◆ **Work request**
Determine how many lines in the records hold the word "localparam". Return the number alone.

◆ **Dataset records**
____________

--- src/rtl/mux_bus_sequencer.sv ---
module mux_bus_sequencer
  import bcs_pkg::*;
#(
  parameter int ADDR_W = 20,
  parameter int DATA_W = 8,
  localparam int MID_W = 16 - DATA_W,
  localparam int TOP_W = ADDR_W - 16
) (
  input  logic              clk,
  input  logic              rst,
  input  logic              req_valid,
  output logic              req_rdy,
  input  logic [2:0]        req_code,
  input  logic [ADDR_W-1:0] req_addr,
  input  logic [DATA_W-1:0] req_wdata,
  input  logic [1:0]        req_seg,
  input  logic              req_ie,
  output logic              done,
  output logic [DATA_W-1:0] rd_data,
  input  logic              ready,
  input  logic              hold,
  output logic              hlda,
  output logic [DATA_W-1:0] ad_out,
  input  logic [DATA_W-1:0] ad_in,
  output logic              ad_oe,
  output logic [MID_W-1:0]  a_mid,
  output logic [TOP_W-1:0]  a_top,
  output logic              bus_oe,
  output logic              ale,
  output logic              rd_n,
  output logic              wr_n,
  output logic              inta_n,
  output logic              den_n,
  output logic              io_m,
  output logic              dt_r,
  output logic              sso
);

  bus_st_t    state;
  logic       ph;
  logic       accept;
  logic       sample;
  logic [2:0] code;

  bcs_phase_fsm u_fsm (
    .clk(clk), .rst(rst), .req_valid(req_valid), .ready(ready), .hold(hold),
    .state(state), .ph(ph), .hlda(hlda), .req_rdy(req_rdy),
    .accept(accept), .sample(sample), .done(done)
  );

  bcs_datapath #(.ADDR_W(ADDR_W), .DATA_W(DATA_W)) u_dp (
    .clk(clk), .rst(rst), .accept(accept), .sample(sample), .state(state),
    .req_code(req_code), .req_addr(req_addr), .req_wdata(req_wdata),
    .req_seg(req_seg), .req_ie(req_ie), .ad_in(ad_in),
    .code(code), .ad_out(ad_out), .a_mid(a_mid), .a_top(a_top),
    .rd_data(rd_data)
  );

  bcs_strobe_gen u_stb (
    .clk(clk), .rst(rst), .state(state), .ph(ph), .hlda(hlda), .code(code),
    .ale(ale), .rd_n(rd_n), .wr_n(wr_n), .inta_n(inta_n), .den_n(den_n),
    .io_m(io_m), .dt_r(dt_r), .sso(sso), .ad_oe(ad_oe), .bus_oe(bus_oe)
  );

  AST_HOLD_FLOATS_BUS: assert property (@(posedge clk) disable iff (rst)
    hlda |-> (!ad_oe && !bus_oe && rd_n && wr_n && inta_n));

  AST_DONE_ONE_CLK: assert property (@(posedge clk) disable iff (rst)
    done |=> !done);

endmodule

____________

◆ **Exercise output**
2